01/12/2009

SORTIE DE SECOURS



Puis finalement sortie de sa vie en toute discrétion, de la façon la plus lâche et respectueuse : dans le silence de la disparition. J’avais d’abord fait un sacré tintamarre, me targuant quelque peu sciemment de quelques vilenies.
Les mots parsemés sur mon plancher : j’avais écrit plusieurs lettres que je m’étais ravisée d’envoyer. Je les avais tout bonnement laissées recouvrir le sol et m’étais pris plus d’une fois les pieds dans cette rupture.

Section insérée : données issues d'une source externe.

[src/dqodt_pkg.sv]
/*
 package for the dq on-die termination control block: mode register fields,
 latency table values, avalon register map.
 assumes a single 100 MHz core clock and an avalon-mm master on the host side.
*/
package dqodt_pkg;
  // avalon register byte offsets
  localparam logic [3:0] DQODT_MODE_OFS   = 4'h0;
  localparam logic [3:0] DQODT_CTRL_OFS   = 4'h4;
  localparam logic [3:0] DQODT_STATUS_OFS = 4'h8;
  localparam logic [3:0] DQODT_TRR_OFS    = 4'hc;
  // termination mode register fields
  localparam int DQ_FLD_LSB = 0;
  localparam int CA_FLD_LSB = 4;
  localparam logic [6:0] MODE_RESET = 7'h00;
  // control register bits
  localparam int CTRL_SETB_BIT = 0;
  localparam int CTRL_BL32_BIT = 1;
  localparam int CTRL_WLVL_BIT = 2;
  localparam int CTRL_PD_BIT   = 3;
  localparam int CTRL_SR_BIT   = 4;
  localparam logic [4:0] CTRL_RESET = 5'h00;
  // resistance codes
  localparam logic [2:0] CODE_OFF = 3'h0;
  localparam logic [2:0] CODE_240 = 3'h1;
  localparam logic [2:0] CODE_40  = 3'h6;
  // latencies in link clock cycles for the top speed bin
  localparam logic [5:0] ON_LAT_A   = 6'h08;
  localparam logic [5:0] ON_LAT_B   = 6'h18;
  localparam logic [5:0] OFF_LAT_A  = 6'h1c;
  localparam logic [5:0] OFF_LAT_B  = 6'h2c;
  localparam logic [5:0] BL32_EXTRA = 6'h08;
  typedef enum logic [2:0] {
    DQODT_IDLE = 3'b001,
    DQODT_WAIT = 3'b010,
    DQODT_ON   = 3'b100
  } dqodt_state_t;
endpackage : dqodt_pkg
<file path="src/include/rtc_consts.vh">
// Purpose: shared constants of the rtc control and status block
// Assumes: included by bare name from the control and timebase core files
// Notes:   definitions only
`ifndef RTC_CONSTS_VH
`define RTC_CONSTS_VH
// register addresses on the serial link
`define A_SEC 4'h0
`define A_ADJ 4'h7
`define A_CR1 4'he
`define A_CR2 4'hf
// control_one fields
`define B_WK_EN 7
`define B_DY_EN 6
`define B_H24 5
`define B_SPB 4
`define B_TEST 3
// control_status_two fields
`define B_THRESH 7
`define B_LOWSUP 6
`define B_OSCRUN 5
`define B_PWRUP 4
`define B_SPA 3
`define B_PERFLG 2
`define B_WKFLG 1
`define B_DYFLG 0
// periodic select codes
`define PS_OFF 3'h0
`define PS_LOW 3'h1
`define PS_P2 3'h2
`define PS_P1 3'h3
`define PS_L1S 3'h4
`define PS_L1M 3'h5
`define PS_L1H 3'h6
`define PS_L1MO 3'h7
// timing
`define MCLK_MHZ 25
`define T_SECINC_NS 92000
`define T_ALARM_NS 31000
`define DIV_W 15
`define CORR_S20 6'h14
`define CORR_S60 6'h3c
`endif

</file>
<file path="src/core/rtc_ctrl_status.v">
// Purpose: control and status registers of a real-time clock
// Assumes: time counters and alarm compare live outside
// Notes:   carry inputs show the counter value before increment
`include "rtc_consts.vh"

module rtc_ctrl_status (
  input  wire       mclk,         // 25 MHz system clock
  input  wire       srst,         // sync reset, high
  input  wire       ce_pin,       // link chip enable
  input  wire       sclk_pin,     // link clock
  input  wire       sio_in,       // link data in
  output wire       sio_out,      // link data out
  output wire       sio_oe_n,     // link data enable, low drives
  input  wire       osc_pin,      // 32.768 kHz oscillator
  input  wire       pwr_zero_pin, // supply rose from zero volts
  input  wire       vlow21_pin,   // supply below 2.1 V
  input  wire       vlow135_pin,  // supply below 1.35 V
  input  wire       osc_halt_pin, // oscillator halt sensed
  input  wire       alarm_w_match,// weekly alarm time match pulse
  input  wire       alarm_d_match,// daily alarm time match pulse
  input  wire       sec_carry,    // seconds at 59
  input  wire       min_carry,    // minutes at 59
  input  wire       hour_carry,   // last hour of day
  input  wire       month_carry,  // last day of month
  input  wire [4:0] hour_bin,     // hour counter, 0 to 23
  output reg  [5:0] hour_code,    // hour as read by host
  output wire       ext_wr_stb,   // write to outside registers
  output wire [3:0] ext_addr,     // outside register address
  output wire [7:0] ext_wdata,    // outside write data
  input  wire [7:0] ext_rdata,    // outside read data
  output reg        sec_inc,      // second counter increment
  output wire       irq_out,      // irq pin output level
  output reg        irq_oe_n,     // irq pin enable, low drives
  output wire       hour_24,      // hour format
  output wire       test_mode,    // factory test mode
  output wire       supply_threshold_sel, // monitor threshold
  output wire       mon_en,       // supply monitor running
  output wire [7:0] adj_out       // correction setting
);
  localparam integer SECINC_CYC = (`T_SECINC_NS * `MCLK_MHZ) / 1000;
  localparam integer ALARM_CYC  = (`T_ALARM_NS * `MCLK_MHZ) / 1000;

  reg [7:0] cr1_r, adj_r;
  reg       thresh_r, lowsup_r, oscrun_r, pwrup_r, spa_r;
  reg       lvl_r, wk_flg_r, dy_flg_r;
  reg [2:0] pz_s, v21_s, v135_s, oh_s;
  reg [11:0] dly_r;
  reg [9:0] aw_cnt, ad_cnt;
  reg [7:0] rdata;

  wire       wr_stb, rd_req;
  wire [3:0] addr;
  wire [7:0] wdata;
  wire [`DIV_W-1:0] div;
  wire       tick;

  // bcd of 0..23
  function [5:0] bcd;
    input [4:0] n;
    begin
      if (n >= 5'd20)
        bcd = {1'b0, n} + 6'd12;
      else if (n >= 5'd10)
        bcd = {1'b0, n} + 6'd6;
      else
        bcd = {1'b0, n};
    end
  endfunction

  sio_link u_link (
    .mclk     (mclk),
    .srst     (srst),
    .ce_pin   (ce_pin),
    .sclk_pin (sclk_pin),
    .sio_in   (sio_in),
    .sio_out  (sio_out),
    .sio_oe_n (sio_oe_n),
    .wr_stb   (wr_stb),
    .addr_r   (addr),
    .wdata    (wdata),
    .rd_req   (rd_req),
    .rdata    (rdata)
  );

  wire wr_adj = wr_stb & (addr == `A_ADJ);
  wire wr_cr1 = wr_stb & (addr == `A_CR1);
  wire wr_cr2 = wr_stb & (addr == `A_CR2);
  wire wr_sec = wr_stb & (addr == `A_SEC);
  wire ours   = (addr == `A_ADJ) | (addr == `A_CR1) | (addr == `A_CR2);

  sec_timebase u_tb (
    .mclk    (mclk),
    .srst    (srst),
    .osc_pin (osc_pin),
    .clr     (wr_sec),
    .adj     (adj_r),
    .div_r   (div),
    .tick    (tick)
  );

  assign ext_wr_stb = wr_stb & ~ours;
  assign ext_addr   = addr;
  assign ext_wdata  = wdata;
  assign hour_24    = cr1_r[`B_H24];
  assign test_mode  = cr1_r[`B_TEST];
  assign supply_threshold_sel = thresh_r;
  assign mon_en     = ~lowsup_r;
  assign adj_out    = adj_r;
  assign irq_out    = 1'b0;

  // status pins cross two flops before use
  always @(posedge mclk) begin
    pz_s   <= {pz_s[1:0], pwr_zero_pin};
    v21_s  <= {v21_s[1:0], vlow21_pin};
    v135_s <= {v135_s[1:0], vlow135_pin};
    oh_s   <= {oh_s[1:0], osc_halt_pin};
  end

  // periodic select decode
  wire [2:0] psel  = cr1_r[2:0];
  wire pulse_mode  = (psel == `PS_P2) | (psel == `PS_P1);
  wire level_mode  = psel[2];
  // pulse wave is low in the first half of each period
  wire pulse_low   = (psel == `PS_P1) ? ~div[`DIV_W-1] :
                     (psel == `PS_P2) ? ~div[`DIV_W-2] : 1'b0;
  reg  lvl_hit;
  always @* begin
    case (psel)
      `PS_L1S:  lvl_hit = 1'b1;
      `PS_L1M:  lvl_hit = sec_carry;
      `PS_L1H:  lvl_hit = sec_carry & min_carry;
      `PS_L1MO: lvl_hit = sec_carry & min_carry & hour_carry &
                          month_carry;
      default:  lvl_hit = 1'b0;
    endcase
  end
  wire per_low = (psel == `PS_LOW) | pulse_low | lvl_r;
  wire irq_drv = per_low | wk_flg_r | dy_flg_r;

  // hour code for host reads
  always @(posedge mclk) begin
    if (srst)
      hour_code <= 6'h00;
    else if (cr1_r[`B_H24])
      hour_code <= bcd(hour_bin);
    else if (hour_bin == 5'd0)
      hour_code <= 6'h12;
    else if (hour_bin < 5'd12)
      hour_code <= bcd(hour_bin);
    else if (hour_bin == 5'd12)
      hour_code <= 6'h32;
    else
      hour_code <= bcd(hour_bin - 5'd12) + 6'h20;
  end

  // power-up flag; set wins over clear
  always @(posedge mclk) begin
    if (srst | pz_s[1])
      pwrup_r <= 1'b1;
    else if (wr_cr2 & ~wdata[`B_PWRUP])
      pwrup_r <= 1'b0;
  end

  // oscillator flag; halt wins over any write
  always @(posedge mclk) begin
    if (srst | oh_s[1])
      oscrun_r <= 1'b0;
    else if (wr_cr2)
      oscrun_r <= wdata[`B_OSCRUN];
  end

  // control bits, held clear while the power-up flag stands
  always @(posedge mclk) begin
    if (srst | pwrup_r) begin
      cr1_r    <= 8'h00;
      adj_r    <= 8'h00;
      thresh_r <= 1'b0;
      spa_r    <= 1'b0;
    end else begin
      if (wr_cr1)
        cr1_r <= wdata;
      if (wr_adj)
        adj_r <= wdata;
      if (wr_cr2) begin
        thresh_r <= wdata[`B_THRESH];
        spa_r  <= wdata[`B_SPA];
      end
    end
  end

  // supply monitor halts once low is seen
  wire vlow = thresh_r ? v135_s[1] : v21_s[1];
  always @(posedge mclk) begin
    if (srst | pwrup_r)
      lowsup_r <= 1'b0;
    else if (~lowsup_r & vlow)
      lowsup_r <= 1'b1;
    else if (wr_cr2 & ~wdata[`B_LOWSUP] & ~vlow)
      lowsup_r <= 1'b0;
  end

  // level interrupt latch; a hit wins over a clear
  always @(posedge mclk) begin
    if (srst | pwrup_r | ~level_mode)
      lvl_r <= 1'b0;
    else if (tick & lvl_hit)
      lvl_r <= 1'b1;
    else if (wr_cr2 & ~wdata[`B_PERFLG])
      lvl_r <= 1'b0;
  end

  // second increment: delayed in pulse mode, else on the tick
  always @(posedge mclk) begin
    sec_inc <= 1'b0;
    if (srst) begin
      dly_r <= 12'h000;
    end else if (pulse_mode) begin
      if (tick)
        dly_r <= SECINC_CYC[11:0];
      else if (dly_r != 12'h000) begin
        dly_r <= dly_r - 12'h001;
        if (dly_r == 12'h001)
          sec_inc <= 1'b1;
      end
    end else begin
      dly_r   <= 12'h000;
      sec_inc <= tick;
    end
  end

  // alarm delay counters and flags
  always @(posedge mclk) begin
    if (srst | pwrup_r) begin
      aw_cnt   <= 10'h000;
      ad_cnt   <= 10'h000;
      wk_flg_r <= 1'b0;
      dy_flg_r <= 1'b0;
    end else begin
      if (alarm_w_match)
        aw_cnt <= ALARM_CYC[9:0];
      else if (aw_cnt != 10'h000)
        aw_cnt <= aw_cnt - 10'h001;
      if (alarm_d_match)
        ad_cnt <= ALARM_CYC[9:0];
      else if (ad_cnt != 10'h000)
        ad_cnt <= ad_cnt - 10'h001;
      if (~cr1_r[`B_WK_EN])
        wk_flg_r <= 1'b0;
      else if (aw_cnt == 10'h001)
        wk_flg_r <= 1'b1;
      else if (wr_cr2 & ~wdata[`B_WKFLG])
        wk_flg_r <= 1'b0;
      if (~cr1_r[`B_DY_EN])
        dy_flg_r <= 1'b0;
      else if (ad_cnt == 10'h001)
        dy_flg_r <= 1'b1;
      else if (wr_cr2 & ~wdata[`B_DYFLG])
        dy_flg_r <= 1'b0;
    end
  end

  // open-drain irq pin, registered enable
  always @(posedge mclk) begin
    if (srst)
      irq_oe_n <= 1'b1;
    else
      irq_oe_n <= ~irq_drv;
  end

  // read data mux for the link
  always @* begin
    case (addr)
      `A_ADJ:  rdata = adj_r;
      `A_CR1:  rdata = cr1_r;
      `A_CR2:  rdata = {thresh_r, lowsup_r, oscrun_r, pwrup_r, spa_r,
                        per_low, wk_flg_r, dy_flg_r};
      default: rdata = ext_rdata;
    endcase
  end
endmodule

</file>
<file path="src/core/sio_link.v">
// Purpose: three-wire serial register port, msb first
// Assumes: byte 0 = {addr[3:0], read, 3'b000}; data bytes follow
// Notes:   address auto-increments per data byte inside one frame
module sio_link (
  input  wire       mclk,     // system clock
  input  wire       srst,     // sync reset, high
  input  wire       ce_pin,   // chip enable pin
  input  wire       sclk_pin, // serial clock pin
  input  wire       sio_in,   // data pin, input side
  output reg        sio_out,  // data pin, output side
  output wire       sio_oe_n, // data pin enable, low drives
  output reg        wr_stb,   // one-cycle write strobe
  output reg  [3:0] addr_r,   // current register address
  output reg  [7:0] wdata,    // write data
  output reg        rd_req,   // one-cycle read request
  input  wire [7:0] rdata     // read data for addr_r
);
  reg [2:0] ce_s, ck_s, io_s;
  reg [2:0] bit_r;
  reg [6:0] sh_r;
  reg [7:0] tx_r;
  reg       cmd_done, rd_r;
  wire      ck_rise = ck_s[1] & ~ck_s[2];
  wire      ck_fall = ~ck_s[1] & ck_s[2];
  wire [7:0] byte_in = {sh_r, io_s[1]};

  // pins cross two flops; the third only feeds edge finding
  always @(posedge mclk) begin
    ce_s <= {ce_s[1:0], ce_pin};
    ck_s <= {ck_s[1:0], sclk_pin};
    io_s <= {io_s[1:0], sio_in};
  end

  assign sio_oe_n = ~(ce_s[1] & cmd_done & rd_r);

  // frame decode and shifting
  always @(posedge mclk) begin
    wr_stb <= 1'b0;
    rd_req <= 1'b0;
    if (srst | ~ce_s[1]) begin
      bit_r    <= 3'h0;
      cmd_done <= 1'b0;
      rd_r     <= 1'b0;
      sio_out  <= 1'b0;
      if (srst) begin
        addr_r <= 4'h0;
        wdata  <= 8'h00;
        sh_r   <= 7'h00;
        tx_r   <= 8'h00;
      end
    end else begin
      if (wr_stb)
        addr_r <= addr_r + 4'h1;
      if (rd_req)
        tx_r <= rdata;
      if (ck_rise) begin
        sh_r  <= byte_in[6:0];
        bit_r <= bit_r + 3'h1;
        if (bit_r == 3'h7) begin
          if (~cmd_done) begin
            cmd_done <= 1'b1;
            addr_r   <= byte_in[7:4];
            rd_r     <= byte_in[3];
            rd_req   <= byte_in[3];
          end else if (rd_r) begin
            addr_r <= addr_r + 4'h1;
            rd_req <= 1'b1;
          end else begin
            wdata  <= byte_in;
            wr_stb <= 1'b1;
          end
        end
      end
      // read data changes on the falling edge
      if (ck_fall & cmd_done & rd_r) begin
        sio_out <= tx_r[7];
        tx_r    <= {tx_r[6:0], 1'b0};
      end
    end
  end
endmodule

</file>
<file path="src/core/sec_timebase.v">
// Purpose: sub-second divider from the 32.768 kHz oscillator
// Assumes: oscillator pin is asynchronous to mclk
// Notes:   correction trims or stretches one second per period
`include "rtc_consts.vh"
module sec_timebase (
  input  wire                mclk,    // system clock
  input  wire                srst,    // sync reset, high
  input  wire                osc_pin, // 32.768 kHz oscillator
  input  wire                clr,     // restart divider
  input  wire [7:0]          adj,     // correction register
  output reg  [`DIV_W-1:0]   div_r,   // divider phase
  output reg                 tick     // one-cycle second tick
);
  reg [2:0] os_s;
  reg [5:0] corr_r;
  reg [6:0] stall_r;
  wire      osc_rise = os_s[1] & ~os_s[2];
  wire [5:0] corr_end = adj[7] ? `CORR_S20 : `CORR_S60;
  wire      corr_now = (corr_r == corr_end - 6'h1) & (adj[5:0] != 6'h0);

  always @(posedge mclk)
    os_s <= {os_s[1:0], osc_pin};

  // divider with once per period trim
  always @(posedge mclk) begin
    tick <= 1'b0;
    if (srst | clr) begin
      div_r   <= {`DIV_W{1'b0}};
      stall_r <= 7'h00;
      if (srst)
        corr_r <= 6'h00;
    end else if (osc_rise) begin
      if (stall_r != 7'h00)
        stall_r <= stall_r - 7'h01;
      else if (&div_r) begin
        tick   <= 1'b1;
        corr_r <= corr_now ? 6'h00 : corr_r + 6'h01;
        div_r  <= {`DIV_W{1'b0}};
        if (corr_now & ~adj[6])
          div_r <= {{(`DIV_W-7){1'b0}}, adj[5:0], 1'b0};
        if (corr_now & adj[6])
          stall_r <= {adj[5:0], 1'b0};
      end else
        div_r <= div_r + {{(`DIV_W-1){1'b0}}, 1'b1};
    end
  end
endmodule

</file>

Après m’être écartée du territoire français pour une courte durée, avoir dégueulassé quelques oreillers de larmes, ri avec mes amis, encombré mon corps d’alcool, trouvé le réconfort dans des bras honnêtes et accueillants, m’être égarée auprès d’individus dont je suspectais l’honnêteté, je respirais un peu entre quelques relents d’amertume et de regrets.
La peine était bien maigre à côté de la sienne mais je n’avais plus le courage d’assumer le poids du chagrin.
Ces mots là ne servent à rien, en vue de restrictions économiques de la logorrhée, je ne reviendrai jamais. Il ne s’agit désormais plus d’un vœu.